Japan In-depth / 2015年12月28日 23時55分

海外からの借り入れが焦げ付けば、世界の株式市場に衝撃が広がる恐れがある。中国側の統計によれば、対外債務は銀行融資・証券合わせて1.3兆ドルで前年比21%増と、これもまた膨らんでいる。1件でも「デフォルト」となれば、たちまち中国全体の債務の巨大さが国際社会で問題視されよう。ことに中国市場の不透明さが世界の混乱を増幅することは、上海株暴落時のケースから見ても明らかだ。

習近平政権は、16年から本格的に業務が始まる中国主導のアジアインフラ投資銀行(AIIB)に活路を求めている。欧州やアジアなど主要国が参加したAIIBは一応、アジア開発銀行のような多国間国際金融機関である。その看板を掲げて国際金融市場から資金調達して、加盟国に融資し、そのインフラ設備を中国企業が受注するというシナリオだ。しかし、世界最大の資金の出し手である日本と、ドル金融の総本山米国が参加していないと、超低金利で長期のインフラ資金を調達するには障害がある。現に、AIIB債を発行しようにも、米格付け機関からの格付けを得られていない。北京はやむなく、韓国での縁故債募集で業務開始にこぎ着けようとしている。しかし、それでは、調達額は数億ドルにとどまり、初年度15億~20億ドル、5~6年後の年間1100億~150億ドル融資計画からはほど遠い。
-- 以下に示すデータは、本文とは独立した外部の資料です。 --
<file path="src/design/rvCorePkg.sv">
package rvCorePkg;

   // Data, address and instruction words
   typedef logic [31:0] wordT;

   // Architectural register index
   typedef logic [4:0] regIdT;

   // One enable per byte lane of a memory word
   typedef logic [3:0] byteMaskT;

   // Instruction function field
   typedef logic [2:0] funct3T;

   // Number of architectural registers
   localparam int regCount = 32;

   // Major opcodes, instruction bits 6 to 2
   localparam logic [4:0] opLoad   = 5'b00000;
   localparam logic [4:0] opAluImm = 5'b00100;
   localparam logic [4:0] opAuipc  = 5'b00101;
   localparam logic [4:0] opStore  = 5'b01000;
   localparam logic [4:0] opAluReg = 5'b01100;
   localparam logic [4:0] opLui    = 5'b01101;
   localparam logic [4:0] opBranch = 5'b11000;
   localparam logic [4:0] opJalr   = 5'b11001;
   localparam logic [4:0] opJal    = 5'b11011;
   localparam logic [4:0] opSystem = 5'b11100;

   // Base instruction classes
   // Invalid covers reset and unknown opcodes and never writes back
   typedef enum logic [3:0] {
      clsInvalid,
      clsLoad,
      clsAluImm,
      clsAuipc,
      clsStore,
      clsAluReg,
      clsLui,
      clsBranch,
      clsJalr,
      clsJal,
      clsSystem
   } instrClassT;

endpackage

</file>
<file path="src/design/instrDecoder.sv">
`timescale 1ns/10ps

module instrDecoder import rvCorePkg::*; (
   input  wordT       instrWord,
   output instrClassT instrClass,
   output regIdT      rdId,
   output funct3T     funct3,
   output logic       altFunct,
   output wordT       iImm,
   output wordT       addImm
);

   // Remaining immediate formats
   wordT uImm;
   wordT sImm;
   wordT bImm;
   wordT jImm;

   // Fixed instruction fields
   assign rdId     = instrWord[11:7];
   assign funct3   = instrWord[14:12];
   // Selects SUB and SRA
   assign altFunct = instrWord[30];

   // Sign bit always sits in instruction bit 31
   assign iImm = {{21{instrWord[31]}}, instrWord[30:20]};
   assign sImm = {{21{instrWord[31]}}, instrWord[30:25], instrWord[11:7]};
   assign bImm = {{20{instrWord[31]}}, instrWord[7], instrWord[30:25],
                  instrWord[11:8], 1'b0};
   assign jImm = {{12{instrWord[31]}}, instrWord[19:12], instrWord[20],
                  instrWord[30:21], 1'b0};
   assign uImm = {instrWord[31:12], 12'b0};

   // Opcode to class
   always_comb begin
      case (instrWord[6:2])
         opLoad:   instrClass = clsLoad;
         opAluImm: instrClass = clsAluImm;
         opAuipc:  instrClass = clsAuipc;
         opStore:  instrClass = clsStore;
         opAluReg: instrClass = clsAluReg;
         opLui:    instrClass = clsLui;
         opBranch: instrClass = clsBranch;
         opJalr:   instrClass = clsJalr;
         opJal:    instrClass = clsJal;
         opSystem: instrClass = clsSystem;
         // Anything else is treated as a no-op
         default:  instrClass = clsInvalid;
      endcase
   end

   // Immediate fed to the shared adder
   // LUI also takes its write-back value from here
   always_comb begin
      case (instrClass)
         clsStore:         addImm = sImm;
         clsJal:           addImm = jImm;
         clsAuipc, clsLui: addImm = uImm;
         clsBranch:        addImm = bImm;
         // Loads, ALU-immediate and JALR
         default:          addImm = iImm;
      endcase
   end

endmodule

</file>
<file path="src/design/regFile.sv">
`timescale 1ns/10ps

module regFile import rvCorePkg::*; (
   input  logic  clk,
   input  logic  fetchCapture,
   input  wordT  fetchWord,
   input  logic  writeEn,
   input  regIdT rdId,
   input  wordT  rdData,
   output wordT  rs1Val,
   output wordT  rs2Val
);

   // Register storage
   wordT regs [regCount];

   // All registers come up as zero, x0 stays there
   initial begin
      for (int i = 0; i < regCount; i++) begin
         regs[i] = '0;
      end
   end

   // Write port, x0 writes dropped
   always @(posedge clk) begin
      if (writeEn && (rdId != '0)) begin
         regs[rdId] <= rdData;
      end
   end

   // Operands read while the instruction word arrives
   // Source fields come straight from the memory word
   always_ff @(posedge clk) begin
      if (fetchCapture) begin
         rs1Val <= regs[fetchWord[19:15]];
         rs2Val <= regs[fetchWord[24:20]];
      end
   end

endmodule

</file>
<file path="src/design/aluUnit.sv">
`timescale 1ns/10ps

module aluUnit import rvCorePkg::*; (
   input  instrClassT instrClass,
   input  funct3T     funct3,
   input  logic       altFunct,
   input  wordT       rs1Val,
   input  wordT       rs2Val,
   input  wordT       pc,
   input  wordT       iImm,
   input  wordT       addImm,
   output wordT       aluResult,
   output wordT       addSum,
   output logic       branchTaken
);

   // Mirror a word so left shifts can use the right shifter
   function automatic wordT bitReverse(input wordT value);
      wordT result;
      for (int i = 0; i < 32; i++) begin
         result[i] = value[31 - i];
      end
      return result;
   endfunction

   wordT              aluIn2;
   wordT              addIn1;
   wordT              addIn2;
   logic [32:0]       diff;
   logic              lt;
   logic              ltu;
   logic              eq;
   wordT              shiftIn;
   logic signed [32:0] shiftExt;
   logic signed [32:0] shiftRes;
   wordT              shifter;
   logic              predicate;

   // Second operand, rs2 for register forms and compares
   assign aluIn2 = ((instrClass == clsAluReg) || (instrClass == clsBranch)) ? rs2Val : iImm;

   // Shared adder
   // rs1 based for ALU, memory and JALR, PC based for the rest
   assign addIn1 = ((instrClass == clsAluImm) || (instrClass == clsAluReg) ||
                    (instrClass == clsLoad) || (instrClass == clsStore) ||
                    (instrClass == clsJalr)) ? rs1Val : pc;
   assign addIn2 = (instrClass == clsAluReg) ? rs2Val : addImm;
   assign addSum = addIn1 + addIn2;

   // One 33-bit subtract gives SUB and all compares
   assign diff = {1'b0, rs1Val} - {1'b0, aluIn2};
   // Signs differ, so rs1 is less exactly when it is negative
   assign lt   = (rs1Val[31] ^ aluIn2[31]) ? rs1Val[31] : diff[32];
   assign ltu  = diff[32];
   assign eq   = (diff[31:0] == '0);

   // Single arithmetic right shifter
   // Left shift reverses the input and the output
   assign shiftIn  = (funct3 == 3'b001) ? bitReverse(rs1Val) : rs1Val;
   // Extra top bit carries the sign only for SRA
   assign shiftExt = {altFunct & rs1Val[31], shiftIn};
   assign shiftRes = shiftExt >>> aluIn2[4:0];
   assign shifter  = shiftRes[31:0];

   // Result select on funct3
   always_comb begin
      case (funct3)
         // SUB only for the register form, ADDI has an immediate in bit 30
         3'b000:  aluResult = ((instrClass == clsAluReg) && altFunct) ? diff[31:0] : addSum;
         3'b001:  aluResult = bitReverse(shifter);
         3'b010:  aluResult = {31'b0, lt};
         3'b011:  aluResult = {31'b0, ltu};
         3'b100:  aluResult = rs1Val ^ aluIn2;
         3'b101:  aluResult = shifter;
         3'b110:  aluResult = rs1Val | aluIn2;
         default: aluResult = rs1Val & aluIn2;
      endcase
   end

   // Branch conditions
   always_comb begin
      case (funct3)
         3'b000:  predicate = eq;
         3'b001:  predicate = !eq;
         3'b100:  predicate = lt;
         3'b101:  predicate = !lt;
         3'b110:  predicate = ltu;
         3'b111:  predicate = !ltu;
         // Reserved encodings never branch
         default: predicate = 1'b0;
      endcase
   end

   // Jumps always leave the sequential path
   assign branchTaken = ((instrClass == clsBranch) && predicate) ||
                        (instrClass == clsJal) || (instrClass == clsJalr);

endmodule

</file>
<file path="src/design/loadStoreUnit.sv">
`timescale 1ns/10ps

module loadStoreUnit import rvCorePkg::*; (
   input  funct3T     funct3,
   input  logic [1:0] byteOffset,
   input  wordT       rs2Val,
   input  wordT       memRdata,
   output wordT       memWdata,
   output byteMaskT   accessMask,
   output wordT       loadData
);

   logic        byteAccess;
   logic        halfAccess;
   logic [15:0] loadHalf;
   logic [7:0]  loadByte;
   logic        loadSign;

   // Access size from funct3 low bits
   // 00 byte, 01 halfword, 10 word
   assign byteAccess = (funct3[1:0] == 2'b00);
   assign halfAccess = (funct3[1:0] == 2'b01);

   // Store data replicated so every lane sees the right byte
   // Lane 0 always holds the low byte
   assign memWdata[7:0]   = rs2Val[7:0];
   assign memWdata[15:8]  = byteOffset[0] ? rs2Val[7:0] : rs2Val[15:8];
   assign memWdata[23:16] = byteOffset[1] ? rs2Val[7:0] : rs2Val[23:16];
   // Top lane gets a byte or the upper half of a halfword
   assign memWdata[31:24] = byteOffset[0] ? rs2Val[7:0] :
                            byteOffset[1] ? rs2Val[15:8] : rs2Val[31:24];

   // Byte lanes touched by the access
   always_comb begin
      if (byteAccess) begin
         accessMask = byteMaskT'(4'b0001 << byteOffset);
      end else if (halfAccess) begin
         accessMask = byteOffset[1] ? 4'b1100 : 4'b0011;
      end else begin
         accessMask = 4'b1111;
      end
   end

   // Pick the addressed halfword, then the byte within it
   assign loadHalf = byteOffset[1] ? memRdata[31:16] : memRdata[15:0];
   assign loadByte = byteOffset[0] ? loadHalf[15:8] : loadHalf[7:0];

   // funct3 bit 2 set means zero extension
   assign loadSign = !funct3[2] & (byteAccess ? loadByte[7] : loadHalf[15]);

   // Extended load value
   always_comb begin
      if (byteAccess) begin
         loadData = {{24{loadSign}}, loadByte};
      end else if (halfAccess) begin
         loadData = {{16{loadSign}}, loadHalf};
      end else begin
         loadData = memRdata;
      end
   end

endmodule

</file>
<file path="src/design/coreSequencer.sv">
`timescale 1ns/10ps

module coreSequencer import rvCorePkg::*; #(
   parameter wordT resetAddr = 32'h0100_0000
) (
   input  logic       clk,
   input  logic       resetn,
   input  wordT       memRdata,
   input  logic       memRbusy,
   input  logic       memWbusy,
   input  instrClassT instrClass,
   input  wordT       addSum,
   input  wordT       aluResult,
   input  wordT       loadData,
   input  wordT       addImm,
   input  logic       branchTaken,
   input  byteMaskT   accessMask,
   output wordT       instrWord,
   output wordT       pc,
   output wordT       rdData,
   output wordT       memAddr,
   output byteMaskT   memMask,
   output logic       fetchCapture,
   output logic       writeEn,
   output logic       memRstrb,
   output logic       memWstrb
);

   // Control states, one instruction at a time
   typedef enum logic [1:0] {
      waitMem,
      fetchInstr,
      waitInstr,
      execute
   } seqStateT;

   seqStateT state;
   wordT     pcPlus4;
   wordT     pcNext;
   logic     isLoad;
   logic     isStore;
   logic     inExec;
   logic     inWaitMem;

   assign isLoad    = (instrClass == clsLoad);
   assign isStore   = (instrClass == clsStore);
   assign inExec    = (state == execute);
   assign inWaitMem = (state == waitMem);

   // Next PC, jump targets come from the adder with bit 0 cleared
   assign pcPlus4 = pc + 32'd4;
   assign pcNext  = branchTaken ? {addSum[31:1], 1'b0} : pcPlus4;

   // Address mux
   // Non-memory execute already fetches from the new PC
   always_comb begin
      if ((state == fetchInstr) || (state == waitInstr)) begin
         memAddr = pc;
      end else if (inExec && !isLoad && !isStore) begin
         memAddr = pcNext;
      end else begin
         memAddr = addSum;
      end
   end

   // Strobes
   assign memRstrb = (state == fetchInstr) || (inExec && !isStore);
   assign memWstrb = inExec && isStore;

   // Lane mask only while a data access is live
   assign memMask = ((inExec || inWaitMem) && (isLoad || isStore)) ? accessMask : 4'b1111;

   // Instruction arrives
   assign fetchCapture = (state == waitInstr) && !memRbusy;

   // Write-back, repeated in waitMem until the load data settles
   assign writeEn = (inExec || inWaitMem) &&
                    !((instrClass == clsBranch) || isStore || (instrClass == clsInvalid));

   // Write-back data
   always_comb begin
      case (instrClass)
         clsLui:              rdData = addImm;
         clsAluImm, clsAluReg: rdData = aluResult;
         clsAuipc:            rdData = addSum;
         clsJal, clsJalr:     rdData = pcPlus4;
         clsLoad:             rdData = loadData;
         // SYSTEM reads as zero, others never write
         default:             rdData = '0;
      endcase
   end

   always_ff @(posedge clk) begin
      if (!resetn) begin
         // Start by draining any pending access
         state     <= waitMem;
         pc        <= resetAddr;
         // Opcode 00001 decodes as invalid
         instrWord <= 32'h0000_0004;
      end else begin
         case (state)
            fetchInstr: state <= waitInstr;
            waitInstr: begin
               if (fetchCapture) begin
                  instrWord <= memRdata;
                  state     <= execute;
               end
            end
            execute: begin
               pc    <= pcNext;
               state <= (isLoad || isStore) ? waitMem : waitInstr;
            end
            default: begin
               if (!memRbusy && !memWbusy) begin
                  state <= fetchInstr;
               end
            end
         endcase
      end
   end

endmodule

</file>
<file path="src/design/quarkCore.sv">
`timescale 1ns/10ps

module quarkCore import rvCorePkg::*; #(
   parameter wordT resetAddr = 32'h0100_0000
) (
   input  logic     clk,
   input  logic     resetn,
   output wordT     memAddr,
   output wordT     memWdata,
   output byteMaskT memMask,
   output logic     memRstrb,
   output logic     memWstrb,
   input  wordT     memRdata,
   input  logic     memRbusy,
   input  logic     memWbusy
);

   // Sequencer outputs
   wordT       instrWord;
   wordT       pc;
   wordT       rdData;
   logic       fetchCapture;
   logic       writeEn;

   // Decoded fields
   instrClassT instrClass;
   regIdT      rdId;
   funct3T     funct3;
   logic       altFunct;
   wordT       iImm;
   wordT       addImm;

   // Operands and results
   wordT       rs1Val;
   wordT       rs2Val;
   wordT       aluResult;
   wordT       addSum;
   logic       branchTaken;
   byteMaskT   accessMask;
   wordT       loadData;

   // Control, PC and instruction latch
   coreSequencer #(
      .resetAddr(resetAddr)
   ) sequencerInst (
      .clk(clk), .resetn(resetn),
      .memRdata(memRdata), .memRbusy(memRbusy), .memWbusy(memWbusy),
      .instrClass(instrClass), .addSum(addSum), .aluResult(aluResult),
      .loadData(loadData), .addImm(addImm), .branchTaken(branchTaken),
      .accessMask(accessMask), .instrWord(instrWord), .pc(pc), .rdData(rdData),
      .memAddr(memAddr), .memMask(memMask), .fetchCapture(fetchCapture),
      .writeEn(writeEn), .memRstrb(memRstrb), .memWstrb(memWstrb)
   );

   instrDecoder decoderInst (
      .instrWord(instrWord), .instrClass(instrClass), .rdId(rdId),
      .funct3(funct3), .altFunct(altFunct), .iImm(iImm), .addImm(addImm)
   );

   // Operands captured from the raw fetched word
   regFile regFileInst (
      .clk(clk), .fetchCapture(fetchCapture), .fetchWord(memRdata),
      .writeEn(writeEn), .rdId(rdId), .rdData(rdData),
      .rs1Val(rs1Val), .rs2Val(rs2Val)
   );

   aluUnit aluInst (
      .instrClass(instrClass), .funct3(funct3), .altFunct(altFunct),
      .rs1Val(rs1Val), .rs2Val(rs2Val), .pc(pc), .iImm(iImm), .addImm(addImm),
      .aluResult(aluResult), .addSum(addSum), .branchTaken(branchTaken)
   );

   // Byte offset is the low part of the adder address
   loadStoreUnit lsuInst (
      .funct3(funct3), .byteOffset(addSum[1:0]), .rs2Val(rs2Val),
      .memRdata(memRdata), .memWdata(memWdata), .accessMask(accessMask),
      .loadData(loadData)
   );

endmodule

</file>
<file path="config.mk">
export PLATFORM = sky130hd
export DESIGN_NAME = quarkCore
export DESIGN_NICKNAME = d
export VERILOG_FILES = /design/src/design/rvCorePkg.sv /design/src/design/instrDecoder.sv /design/src/design/regFile.sv /design/src/design/aluUnit.sv /design/src/design/loadStoreUnit.sv /design/src/design/coreSequencer.sv /design/src/design/quarkCore.sv
export SDC_FILE = /design/constraint.sdc
export NUM_CORES = 2
export LEC_CHECK = 0
export BUFFER_PORTS_ARGS = -buffer_cell sky130_fd_sc_hd__buf_2
export CORE_MARGIN = 2
export CORE_UTILIZATION = 45
export CTS_CLUSTER_SIZE = 20
export DETAILED_ROUTE_END_ITERATION = 16
export SLEW_MARGIN = 30
export SYNTH_ARGS = -nofsm -noshare
export SYNTH_HDL_FRONTEND = slang
export SYNTH_SLANG_ARGS = --single-unit
</file>
<file path="constraint.sdc">
create_clock -name clk -period 15.9 [get_ports clk]
set_input_delay 0.795 -clock clk [delete_from_list [all_inputs] [get_ports clk]]
set_output_delay 0.795 -clock clk [all_outputs]
set_load 0.01 [all_outputs]
</file>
となると、中国の債務問題緩和策は限られる。手っ取り早いのは人民元の大幅切り下げだ。そうすれば国内産業界の輸出増強とデフレ圧力を緩和できる。その元は16年10月から国際通貨基金(IMF)・特別引き出し権(SDR)構成通貨となる。IMFは、元を数年後には変動相場制に移行させるよう求めているので、この際、管理変動相場制を放棄して、市場実勢にまかせるまま元安を放置すればよい。ところが、そうは行かない。資金流出は止まらず、人民銀行は外貨準備を取り崩して元を買い支えざるをえない。「元安容認」となると、資本逃避に加速がかかる。外準は14年6月の4兆ドルから15年11月には3.44兆ドルまで落ち込んだ。約5兆ドルとみられる外国からの負債を考慮すると、外準はないのも同然だ。

米利上げを受けてドル相場は円、ユーロなど主要通貨に対して上昇基調にある。中国がドルにほぼ連動させる外国為替市場の管理変動相場制を続けると、元高によるデフレ圧力がかかる。今後、米国が追加利上げに踏み切ると、中国の債務不安はさらに深刻化する恐れが十分ある。

日本としては、中国の債務爆弾に振り回されないよう、16年には思い切った内需拡大策に踏み出すべきだ。年間80兆円の国債を買い上げる日銀緩和策も、民間の売却可能な国債保有額は約220兆円だから、限界が見え始めている。法人税実効税率の引き下げについては、外形標準課税の拡大など、事実上の増税との組み合わせだ。2017年4月の消費税率の10%への引き上げに合わせて、加工食品を含む食料品への軽減税率の導入を決めたが、消費税率2%分の年5.4兆円の消費者負担が1兆円程度少なくなるだけの話である。6〜7兆円の一般会計税収増からすれば3.3兆円の補正予算も緊縮財政の枠内だ。安倍政権が急ぐべきは緊縮財政・消費税増税路線の放棄である。